**Saved data entries:**
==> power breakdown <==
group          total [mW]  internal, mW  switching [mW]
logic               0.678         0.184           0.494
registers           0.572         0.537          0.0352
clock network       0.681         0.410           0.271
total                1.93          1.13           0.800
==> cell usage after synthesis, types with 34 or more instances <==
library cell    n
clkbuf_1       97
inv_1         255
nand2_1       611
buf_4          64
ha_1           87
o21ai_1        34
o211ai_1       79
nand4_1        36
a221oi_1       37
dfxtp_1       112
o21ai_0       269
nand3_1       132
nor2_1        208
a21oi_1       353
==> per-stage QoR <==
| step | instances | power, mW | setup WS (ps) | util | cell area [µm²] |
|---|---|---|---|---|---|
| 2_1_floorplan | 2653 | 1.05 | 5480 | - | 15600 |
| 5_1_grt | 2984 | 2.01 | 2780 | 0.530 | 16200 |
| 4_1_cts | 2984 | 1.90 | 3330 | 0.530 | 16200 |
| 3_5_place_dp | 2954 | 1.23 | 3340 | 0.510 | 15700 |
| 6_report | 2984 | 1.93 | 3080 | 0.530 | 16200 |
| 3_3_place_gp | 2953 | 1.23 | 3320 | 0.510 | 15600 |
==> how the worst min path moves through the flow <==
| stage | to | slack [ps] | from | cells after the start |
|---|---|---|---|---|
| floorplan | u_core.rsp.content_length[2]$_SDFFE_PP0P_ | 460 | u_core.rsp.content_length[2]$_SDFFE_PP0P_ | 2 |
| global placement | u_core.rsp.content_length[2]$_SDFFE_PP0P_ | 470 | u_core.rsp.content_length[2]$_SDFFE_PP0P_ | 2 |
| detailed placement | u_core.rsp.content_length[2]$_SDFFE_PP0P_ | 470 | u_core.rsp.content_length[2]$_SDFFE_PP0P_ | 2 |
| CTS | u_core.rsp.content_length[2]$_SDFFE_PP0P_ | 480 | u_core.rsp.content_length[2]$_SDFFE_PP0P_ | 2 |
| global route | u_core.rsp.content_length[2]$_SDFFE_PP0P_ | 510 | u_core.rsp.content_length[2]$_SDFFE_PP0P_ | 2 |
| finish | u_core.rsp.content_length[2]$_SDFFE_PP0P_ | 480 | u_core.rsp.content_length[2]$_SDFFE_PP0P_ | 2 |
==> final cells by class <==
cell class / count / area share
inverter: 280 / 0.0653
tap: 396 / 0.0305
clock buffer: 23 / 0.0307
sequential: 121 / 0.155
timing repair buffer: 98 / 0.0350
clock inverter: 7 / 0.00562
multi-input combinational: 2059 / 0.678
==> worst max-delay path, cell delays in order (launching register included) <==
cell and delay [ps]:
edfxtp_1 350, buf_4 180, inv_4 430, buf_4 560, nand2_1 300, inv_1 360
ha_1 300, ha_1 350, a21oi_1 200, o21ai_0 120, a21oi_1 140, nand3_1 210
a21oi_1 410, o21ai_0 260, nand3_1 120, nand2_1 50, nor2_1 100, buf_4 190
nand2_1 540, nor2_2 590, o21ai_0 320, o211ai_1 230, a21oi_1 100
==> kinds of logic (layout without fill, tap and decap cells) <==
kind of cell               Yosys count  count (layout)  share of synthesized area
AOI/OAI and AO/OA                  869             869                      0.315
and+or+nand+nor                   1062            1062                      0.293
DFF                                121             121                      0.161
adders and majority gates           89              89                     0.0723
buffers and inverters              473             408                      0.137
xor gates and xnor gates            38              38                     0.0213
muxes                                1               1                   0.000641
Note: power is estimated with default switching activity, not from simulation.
--- config.mk ---
export PLATFORM = sky130hd
export DESIGN_NAME = utf8_to_ucs2_hex_core
export DESIGN_NICKNAME = d
export VERILOG_FILES = /design/src/rtl/u2h_pkg.sv /design/src/rtl/u2h_decode.sv /design/src/rtl/u2h_serialize.sv /design/src/rtl/utf8_to_ucs2_hex_core.sv
export SDC_FILE = /design/constraint.sdc
export NUM_CORES = 1
export LEC_CHECK = 0
export CORE_MARGIN = 1.5
export CORE_UTILIZATION = 45
export CTS_CLUSTER_SIZE = 24
export DETAILED_ROUTE_END_ITERATION = 16
export DONT_BUFFER_PORTS = 1
export HOLD_SLACK_MARGIN = 0.06
export PLACE_DENSITY = 0.6
export SYNTH_ARGS = -nofsm -noshare
export SYNTH_HDL_FRONTEND = slang
export SYNTH_SLANG_ARGS = --single-unit
--- constraint.sdc ---
create_clock -name clock -period 8.5 [get_ports clock]
set_clock_uncertainty 0.2 [all_clocks]
set_input_delay 0 -clock clock [delete_from_list [all_inputs] [get_ports clock]]
set_output_delay 0 -clock clock [all_outputs]
set_load 0.05 [all_outputs]
--- src/rtl/u2h_pkg.sv ---
// Shared types and constants for the UTF-8 to hex UCS-2 encoder.
// No dependencies; used by u2h_decode, u2h_serialize and utf8_to_ucs2_hex_core.
package u2h_pkg;

   localparam int unsigned UNIT_W   = 16;
   localparam int unsigned CHAR_W   = 7;
   localparam int unsigned NIB_CNT_W = 4;   // holds 0..8 nibbles

   localparam logic [7:0]        ASCII_LIMIT = 8'h80;
   localparam logic [UNIT_W-1:0] QMARK_UNIT  = 16'h003F;

   // Number of code units produced by one input byte
   typedef enum logic [1:0] {
      UNITS_NONE = 2'd0,
      UNITS_ONE  = 2'd1,
      UNITS_TWO  = 2'd2
   } units_type;

   typedef struct packed {
      units_type         units;
      logic [UNIT_W-1:0] unit0;   // emitted first
      logic [UNIT_W-1:0] unit1;
   } dec_result_type;

   typedef struct packed {
      logic                 out_free;
      logic [NIB_CNT_W-1:0] nib_left;
   } ser_status_type;

   function automatic logic [CHAR_W-1:0] hex_char(input logic [3:0] nib);
      logic [CHAR_W-1:0] ext;
      ext = {3'b000, nib};
      if (nib < 4'd10) begin
         hex_char = ext + 7'h30;
      end else begin
         hex_char = ext + 7'h37;
      end
   endfunction

   function automatic logic is_multi_lead(input logic [7:0] b);
      is_multi_lead = ((b & 8'hE0) == 8'hC0) || ((b & 8'hF0) == 8'hE0);
   endfunction

endpackage

--- src/rtl/u2h_decode.sv ---
// Sequence decoder: holds partial UTF-8 sequences and turns each accepted byte
// into zero, one or two 16-bit code units. Depends on u2h_pkg.
module u2h_decode (
   input  logic                    clock,
   input  logic                    reset,
   input  logic                    fire,
   input  logic [7:0]              in_byte,
   input  logic                    in_last,
   output u2h_pkg::dec_result_type result
);

   logic [7:0] held_lead_ff, held_lead_in;
   logic [7:0] held_second_ff, held_second_in;
   logic [1:0] held_count_ff, held_count_in;

   always_comb begin
      result.units   = u2h_pkg::UNITS_NONE;
      result.unit0   = '0;
      result.unit1   = '0;
      held_lead_in   = held_lead_ff;
      held_second_in = held_second_ff;
      held_count_in  = held_count_ff;
      case (held_count_ff)
         2'd0: begin
            if (in_byte < u2h_pkg::ASCII_LIMIT) begin
               result.units = u2h_pkg::UNITS_ONE;
               result.unit0 = {8'h00, in_byte};
            end else if (u2h_pkg::is_multi_lead(in_byte) && !in_last) begin
               held_lead_in  = in_byte;
               held_count_in = 2'd1;
            end else begin
               result.units = u2h_pkg::UNITS_ONE;
               result.unit0 = u2h_pkg::QMARK_UNIT;
            end
         end
         2'd1: begin
            if ((held_lead_ff & 8'hE0) == 8'hC0) begin
               result.units  = u2h_pkg::UNITS_ONE;
               result.unit0  = {5'b00000, held_lead_ff[4:0], in_byte[5:0]};
               held_lead_in  = '0;
               held_count_in = 2'd0;
            end else if (in_last) begin
               // truncated three-byte sequence: '?' then the byte as a fresh lead
               result.units  = u2h_pkg::UNITS_TWO;
               result.unit0  = u2h_pkg::QMARK_UNIT;
               result.unit1  = (in_byte < u2h_pkg::ASCII_LIMIT) ? {8'h00, in_byte}
                                                               : u2h_pkg::QMARK_UNIT;
               held_lead_in  = '0;
               held_count_in = 2'd0;
            end else begin
               held_second_in = in_byte;
               held_count_in  = 2'd2;
            end
         end
         default: begin
            result.units   = u2h_pkg::UNITS_ONE;
            result.unit0   = {held_lead_ff[3:0], held_second_ff[5:0], in_byte[5:0]};
            held_lead_in   = '0;
            held_second_in = '0;
            held_count_in  = 2'd0;
         end
      endcase
   end

   always_ff @(posedge clock) begin
      if (reset) begin
         held_lead_ff   <= '0;
         held_second_ff <= '0;
         held_count_ff  <= '0;
      end else if (fire) begin
         held_lead_ff   <= held_lead_in;
         held_second_ff <= held_second_in;
         held_count_ff  <= held_count_in;
      end
   end

endmodule

--- src/rtl/u2h_serialize.sv ---
// Nibble serializer: registers decoded code units and sends them through an output
// register as ASCII hex, one beat per cycle unless out_ready stalls. Uses u2h_pkg.
module u2h_serialize (
   input  logic                           clock,
   input  logic                           reset,
   input  logic                           load,
   input  u2h_pkg::dec_result_type        result,
   output logic                           ready,
   output u2h_pkg::ser_status_type        status,
   output logic                           out_valid,
   input  logic                           out_ready,
   output logic [u2h_pkg::CHAR_W-1:0]     out_char,
   output logic                           out_last
);

   localparam int unsigned SHIFT_W = 2 * u2h_pkg::UNIT_W;

   logic [SHIFT_W-1:0]            nib_shift_ff, nib_shift_in;
   logic [u2h_pkg::NIB_CNT_W-1:0] nib_left_ff, nib_left_in;
   logic                          out_valid_ff, out_valid_in;
   logic [u2h_pkg::CHAR_W-1:0]    out_char_ff, out_char_in;
   logic                          out_last_ff, out_last_in;
   logic                          out_free;
   logic                          emit;

   assign out_free = !out_valid_ff || out_ready;
   assign emit     = (nib_left_ff != '0) && out_free;
   assign ready    = (nib_left_ff == '0) ||
                     ((nib_left_ff == u2h_pkg::NIB_CNT_W'(1)) && out_free);

   always_comb begin
      nib_shift_in = nib_shift_ff;
      nib_left_in  = nib_left_ff;
      out_valid_in = out_valid_ff && !out_ready;
      out_char_in  = out_char_ff;
      out_last_in  = out_last_ff;
      if (emit) begin
         out_valid_in = 1'b1;
         out_char_in  = u2h_pkg::hex_char(nib_shift_ff[SHIFT_W-1 -: 4]);
         out_last_in  = (nib_left_ff == u2h_pkg::NIB_CNT_W'(1));
         nib_shift_in = {nib_shift_ff[SHIFT_W-5:0], 4'h0};
         nib_left_in  = nib_left_ff - u2h_pkg::NIB_CNT_W'(1);
      end
      // load the next item's units behind the last nibble of this one
      if (load) begin
         nib_shift_in = {result.unit0, result.unit1};
         case (result.units)
            u2h_pkg::UNITS_ONE: nib_left_in = u2h_pkg::NIB_CNT_W'(4);
            u2h_pkg::UNITS_TWO: nib_left_in = u2h_pkg::NIB_CNT_W'(8);
            default:            nib_left_in = '0;
         endcase
      end
   end

   always_ff @(posedge clock) begin
      if (reset) begin
         nib_left_ff  <= '0;
         out_valid_ff <= 1'b0;
      end else begin
         nib_left_ff  <= nib_left_in;
         out_valid_ff <= out_valid_in;
      end
   end

   always_ff @(posedge clock) begin
      nib_shift_ff <= nib_shift_in;
      out_char_ff  <= out_char_in;
      out_last_ff  <= out_last_in;
   end

   assign out_valid       = out_valid_ff;
   assign out_char        = out_char_ff;
   assign out_last        = out_last_ff;
   assign status.out_free = out_free;
   assign status.nib_left = nib_left_ff;

endmodule

--- src/rtl/utf8_to_ucs2_hex_core.sv ---
// Top level of the UTF-8 to hex UCS-2 encoder.
// Instantiates u2h_decode and u2h_serialize; depends on u2h_pkg.
//
// Usage:
//   The req channel takes one UTF-8 byte per beat (req_tdata), with req_tlast
//   on the final byte of a string. The rsp channel returns uppercase ASCII hex
//   characters, four per decoded 16-bit code unit, most significant nibble
//   first; rsp_tlast marks the last character caused by one input byte.
//   A byte that only extends a held sequence produces no beat at all.
//   The first character of a byte passes the nibble shift register and then the
//   output register before it appears on rsp. Throughput: one character per cycle
//   on rsp while rsp_tready is high; a byte yielding one code unit gives four
//   characters, a truncated three-byte sequence at end of string eight. Bytes
//   producing no output are taken every cycle while no nibbles are queued.
//   The next byte is taken in the cycle the current item's last character moves
//   into the output register, so the rsp channel streams without gaps across items.
//   Reset clears held sequence state and drops any characters still queued.
//   When rsp_tready is low the output register holds its beat and req_tready
//   falls as soon as the queued nibbles cannot advance.
module utf8_to_ucs2_hex_core (
   input  logic       clock,
   input  logic       reset,
   input  logic       req_tvalid,
   output logic       req_tready,
   input  logic [7:0] req_tdata,   // [7:0] in_byte
   input  logic       req_tlast,   // in_last
   output logic       rsp_tvalid,
   input  logic       rsp_tready,
   output logic [7:0] rsp_tdata,   // [6:0] hex_char, [7] zero
   output logic       rsp_tlast    // out_last
);

   u2h_pkg::dec_result_type dec_result;
   u2h_pkg::ser_status_type ser_status;
   logic                    req_fire;
   logic                    ser_ready;
   logic [u2h_pkg::CHAR_W-1:0] rsp_char;

   assign req_tready = ser_ready;
   assign req_fire   = req_tvalid && ser_ready;

   u2h_decode u_decode (
      .clock   (clock),
      .reset   (reset),
      .fire    (req_fire),
      .in_byte (req_tdata),
      .in_last (req_tlast),
      .result  (dec_result)
   );

   u2h_serialize u_serialize (
      .clock     (clock),
      .reset     (reset),
      .load      (req_fire),
      .result    (dec_result),
      .ready     (ser_ready),
      .status    (ser_status),
      .out_valid (rsp_tvalid),
      .out_ready (rsp_tready),
      .out_char  (rsp_char),
      .out_last  (rsp_tlast)
   );

   assign rsp_tdata = {1'b0, rsp_char};

   // A byte that yields code units must leave nibbles queued next cycle
   a_load_queues: assert property (@(posedge clock) disable iff (reset)
      req_fire && (dec_result.units != u2h_pkg::UNITS_NONE) |=> ser_status.nib_left != '0)
      else $error("decoded units were not queued");

   // Never more than two code units queued
   a_nib_bound: assert property (@(posedge clock) disable iff (reset)
      ser_status.nib_left <= u2h_pkg::NIB_CNT_W'(8))
      else $error("nibble count out of range");

   // Every character sent is an uppercase hex digit
   a_hex_digit: assert property (@(posedge clock) disable iff (reset)
      rsp_tvalid |-> (rsp_tdata >= 8'h30 && rsp_tdata <= 8'h39) ||
                     (rsp_tdata >= 8'h41 && rsp_tdata <= 8'h46))
      else $error("output is not a hex digit");

   // Taking a byte while nibbles remain needs the last one to leave now
   a_accept_drain: assert property (@(posedge clock) disable iff (reset)
      req_fire && (ser_status.nib_left != '0) |-> ser_status.out_free &&
                                               (ser_status.nib_left == u2h_pkg::NIB_CNT_W'(1)))
      else $error("byte accepted over queued nibbles");

endmodule
==> results.md <==
- Entering global routing, the biggest net connects 36 pins.
- The dominant cell type by area after synthesis is edfxtp_1.
- The run finished with clean final reports.
- 24 I/O pins were placed.
- The floorplan step set the die height to 80.71 um.
- Input and output buffers added on the ports amount to 0.
- The setup TNS is 0 ns.
- After layout, the minimum clock period comes to 3.569 ns.
- The register bit total from synthesis is 61.
- Across every metal layer, demand over resource in global routing totals 20.23%.
- The die covers 6514 um2.
- The cell area after technology mapping is 2718 um2.
- The worst relative slew slack is 33.11%.
- At the pin with the least slew margin, the transition time is 1.003 ns.
- The initial antenna violation count is 0.
- In this run, CTS created clock tree buffers numbering 9.
- The count of flip-flops with a built-in enable after synthesis is 40.
- In the routed design, unresolved DRC markers number 0.
- The first global-routing pass estimated 9604 um of wire.
- The count of endpoints failing hold in the final timing report is 0.
- The path class of the tightest hold or removal check is in -> reg.
- Data on the critical path is required at its endpoint by 8.58 ns.
- Counting distinct cell types in the post-synthesis netlist gives 43.
- The clock root buffer is clkbuf_8.
- The synthesized area divided by synthesized cell count is 11.09 um2.
- In this run the deepest clock path goes through 2 buffers.
- After clock tree synthesis, the clock-pin slew on the worst setup and hold paths is 0.07 ns.
- The maximum ir drop on the vdd rail is 0.2262 mV.
- The highest fanout seen on the critical path is 24.
- The max-cap check violation count is 0.
- The simple-gate share of the synthesized area is 15.98%.
- The area growth from synthesis to layout is 16.94%.
- The number of slew-limit violations in the final report is 0.
- Before antenna repair, the detailed router went through 4 iterations.
- The cell family with the largest share of critical-path delay is buffers and inverters.
- Setup violations remaining at the end of the flow were counted as 0.
- The detailed router placed 1,973 vias in this run.
- Measured on the finished design, the core utilization comes to 54.00%.
- The DRC marker count from the first detailed-route iteration is 175.
- Summed over all nets, the half-perimeter wirelength after detailed placement is 3580 um.
- The clock insertion delay at the later pin of the skew report is 0.34 ns.
- Hold timing on the final database bottoms out at a slack of 0.2093 ns.
- The clock net sink count is 61.
- The number of gates given a new drive strength after cts is 0.
- The critical path contains buffers and inverters numbering 3 combined.
- In this design, the stage delay of the slowest critical-path cell is 0.85 ns.
- The number of inserted filler cells in the final layout is 534.
- Summed over all layers, the global routing overflow is 0.
- The post-CTS repair timing setup buffer count is 0.
- Setup repair after global routing left no endpoint under its margin.
- The slowest stage of the critical path belongs to the cell o2111a_1.
- Of the post-synthesis cell area, the part taken by muxes is 1.105%.
- The width of the die is 80.71 um.
- The via count of the first global-routing pass is 1,941.
- The share of async-settable or async-resettable flops after synthesis is 0%.
- After detailed routing, the number of vias per cell comes to 5.653.
- The total area of multi-input combinational cells is 997.2 um2.
- Synthesis produced 245 cells.
- Once placement completed, the tool counted placed cells totaling 313.
- OpenSTA, run right after detailed placement, puts the worst setup slack at 5.643 ns.
- The top achievable clock speed is 0.2802 GHz.
- During synthesis, Yosys emitted a total of 0 warnings.
- The floorplan has 28 rows.
- TritonCTS built the clock tree.
- Summed over all cells, the static leakage comes to 1.169 nW.
- The total length of routed wires is 5772 um.
- Traced cell by cell, the critical path runs through inv_1 -> ha_1 -> or3b_4 -> o2111a_1 -> nand4_1 -> dlygate4sd3_1 -> a21oi_1 -> dlygate4sd3_1.
- The fraction of final layout cells with drive strength greater than 1 is 9.124%.
- In the final layout, flip-flops and latches occupy 1622 um2.
- The worst path uses 41.99% of the clock period.
- The most numerous cell type found on the critical path is dlygate4sd3_1.
- The placer's final routability congestion estimate is 0.7978.
- The remaining number of nets flagged by the antenna check after routing is 0.
- In the post-route analysis, the smallest setup slack over all paths is 4.931 ns.
- The maximum level of the CTS H-tree is 3.
- In the final routed layout, each cell accounts on average for 16.54 um.
- STA classifies the critical path startpoint as a flip-flop.
- STA classifies the critical path endpoint as a flip-flop.
- Summing the areas of all fa, ha and maj instances in the mapped netlist gives 1.381% of the synthesized area.
- The final layout contains 285 nets.
- The total design power is 1.224 mW.
- After routing the design area is 3178 um2.
- By startpoint and endpoint, the worst setup path is classified as reg -> reg.
- Summing the areas of all compound-gate instances in the mapped netlist gives 17.45% of the synthesized area.
- The arrival time at the worst endpoint is 3.65 ns.
- The core area is 5886 um2.
- After synthesis, the largest area contributor takes up 44.20% of total cell area.
- The count of inserted antenna diode cells is 0.
- The initial core utilization is 46.17%.
- After detailed placement, the total cell area comes to 2776 um2.
- The power per cell area is 385.2 nW/um2.
- The area share of xor/xnor cells in the synthesized design is 0.6446%.
- The count of cells in the finished layout, fillers not included, comes to 349.
- The number of buffers inserted for hold repair after clock tree synthesis is 20.
- The largest family of logic cells by synthesized area is compound AO/OA/AOI/OAI gates.
- Summing the sequential cell areas from Yosys gives 59.67% of the chip area.
- By area the synthesized netlist is led by edfxtp_1 44%, dfxtp_1 15%, o21ai_0 4.4%.
- For this run, the leading register cell type out of synthesis is edfxtp_1.
- The synthesized net count is 261.
-- synthesized netlist by cell type, types with 2 or more instances --
cell type and n:
edfxtp_1 40, nand2_1 26, o21ai_0 24, dfxtp_1 21
nor2_1 19, a21oi_1 17, and2_1 10, inv_1 9
nand4_1 8, nand3_1 7, a22o_1 6, nor2b_1 6
a32oi_1 5, clkbuf_1 4, a31oi_1 3, buf_2 3
ha_1 3, mux2i_1 3, nand2b_1 3, a21o_1 2
buf_6 2, nor3_1 2, xnor2_1 2
-- placed cells by master (no fill, tap or decap), types with 4 or more instances in the layout --
cell,netlist,final
edfxtp_1,40,40
nand2_1,26,26
o21ai_0,24,24
dfxtp_1,21,21
dlygate4sd3_1,0,20
nor2_1,19,19
a21oi_1,17,17
clkbuf_8,0,12
and2_1,10,10
inv_1,9,9
nand4_1,8,8
nand3_1,7,7
nor2b_1,6,6
a22o_1,6,6
a32oi_1,5,5
buf_4,1,4
-- worst min-delay path, cell delays in order --
cell	delay [ns]
or3b_4	0.10
o2111ai_2	0.10
buf_4	0.24
o21ai_0	0.18
-- flip-flops by register name (all words and copies together) (netlist names) --
name / flops
u_decode.held_lead_ff: 8
u_serialize.nib_left_ff: 4
u_serialize.out_char: 7
u_serialize.out_valid: 1
u_decode.held_second_ff: 6
u_decode.held_count_ff: 2
u_serialize.nib_shift_ff: 32
u_serialize.out_last: 1
-- power breakdown --
part	internal [mW]	switching, mW	total [mW]
registers	0.499	0.121	0.620
logic	0.115	0.232	0.347
clock network	0.148	0.109	0.257
total	0.762	0.462	1.22
-- path summary, 6_finish.rpt --
check                                          start                                 endpoint  slack, ns  depth (start not counted)
max          u_serialize.nib_left_ff[0]$_SDFFE_PP0P_  u_decode.held_second_ff[0]$_SDFFE_PP0P_       4.93                          8
min                                       rsp_tready   u_serialize.nib_shift_ff[24]$_DFFE_PP_       0.21                          4
max reg2reg  u_serialize.nib_left_ff[0]$_SDFFE_PP0P_  u_decode.held_second_ff[0]$_SDFFE_PP0P_       4.93                          8
min reg2reg  u_decode.held_second_ff[4]$_SDFFE_PP0P_  u_decode.held_second_ff[4]$_SDFFE_PP0P_       0.28                          2
-- area by class of cell --
cell class / count / share of cell area, %
sequential: 61 / 51.02
inverter: 9 / 1.063
multi-input combinational: 164 / 31.38
clock buffer: 16 / 6.339
tap: 75 / 2.953
timing repair buffer: 24 / 7.244
-- layer usage --
| metal | share of wire [%] | wire length [um] | vias up | GRT usage, % |
|---|---|---|---|---|
| li1 | - | - | 957 | - |
| met4 | 1.2 | 72 | 0 | 8.793 |
| met2 | 49 | 2817 | 66 | 31.60 |
| met3 | 5.6 | 325 | 10 | 6.250 |
| met1 | 44 | 2556 | 940 | 25.88 |
| met5 | 0 | 0 | - | 0 |
-- kinds of logic (layout without fill, tap and decap cells) --
logic type | after synthesis | count (layout)
muxes | 3 | 3
and+or+nand+nor | 87 | 87
AOI/OAI and AO/OA | 68 | 68
DFF | 61 | 61
adders and majority gates | 3 | 3
xor gates and xnor gates | 2 | 2
buffers and inverters | 20 | 49
other | 1 | 1
Power figures use the tool's default switching activity.
===== config.mk =====
export PLATFORM = sky130hd
export DESIGN_NAME = v3a_sqrt
export DESIGN_NICKNAME = d
export VERILOG_FILES = /design/src/rtl/vector3_alu_defines.svh /design/src/rtl/v3a_sqrt.sv
export SDC_FILE = /design/constraint.sdc
export NUM_CORES = 2
export LEC_CHECK = 0
export BUFFER_PORTS_ARGS = -buffer_cell sky130_fd_sc_hd__buf_4
export CORE_UTILIZATION = 45
export CTS_CLUSTER_DIAMETER = 30
export DETAILED_ROUTE_END_ITERATION = 10
export PLACE_DENSITY_LB_ADDON = 0.05
export SETUP_SLACK_MARGIN = 0.15
export SYNTH_ARGS = -nofsm -noshare
export SYNTH_HDL_FRONTEND = slang
export SYNTH_MEMORY_MAX_BITS = 65536
export SYNTH_SLANG_ARGS = --single-unit

===== constraint.sdc =====
create_clock -name clk_i -period 4.75 [get_ports clk_i]
set_clock_uncertainty 0.2 [all_clocks]
set_input_delay 0.2375 -clock clk_i [delete_from_list [all_inputs] [get_ports clk_i]]
set_output_delay 0.2375 -clock clk_i [all_outputs]
set_load 0.05 [all_outputs]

**Activity:**
Transcribe the records above exactly, from the opening line down to and including the line with "0.510 | 15600 |".

**Answer to the exercise:**
==> power breakdown <==
group          total [mW]  internal, mW  switching [mW]
logic               0.678         0.184           0.494
registers           0.572         0.537          0.0352
clock network       0.681         0.410           0.271
total                1.93          1.13           0.800
==> cell usage after synthesis, types with 34 or more instances <==
library cell    n
clkbuf_1       97
inv_1         255
nand2_1       611
buf_4          64
ha_1           87
o21ai_1        34
o211ai_1       79
nand4_1        36
a221oi_1       37
dfxtp_1       112
o21ai_0       269
nand3_1       132
nor2_1        208
a21oi_1       353
==> per-stage QoR <==
| step | instances | power, mW | setup WS (ps) | util | cell area [µm²] |
|---|---|---|---|---|---|
| 2_1_floorplan | 2653 | 1.05 | 5480 | - | 15600 |
| 5_1_grt | 2984 | 2.01 | 2780 | 0.530 | 16200 |
| 4_1_cts | 2984 | 1.90 | 3330 | 0.530 | 16200 |
| 3_5_place_dp | 2954 | 1.23 | 3340 | 0.510 | 15700 |
| 6_report | 2984 | 1.93 | 3080 | 0.530 | 16200 |
| 3_3_place_gp | 2953 | 1.23 | 3320 | 0.510 | 15600 |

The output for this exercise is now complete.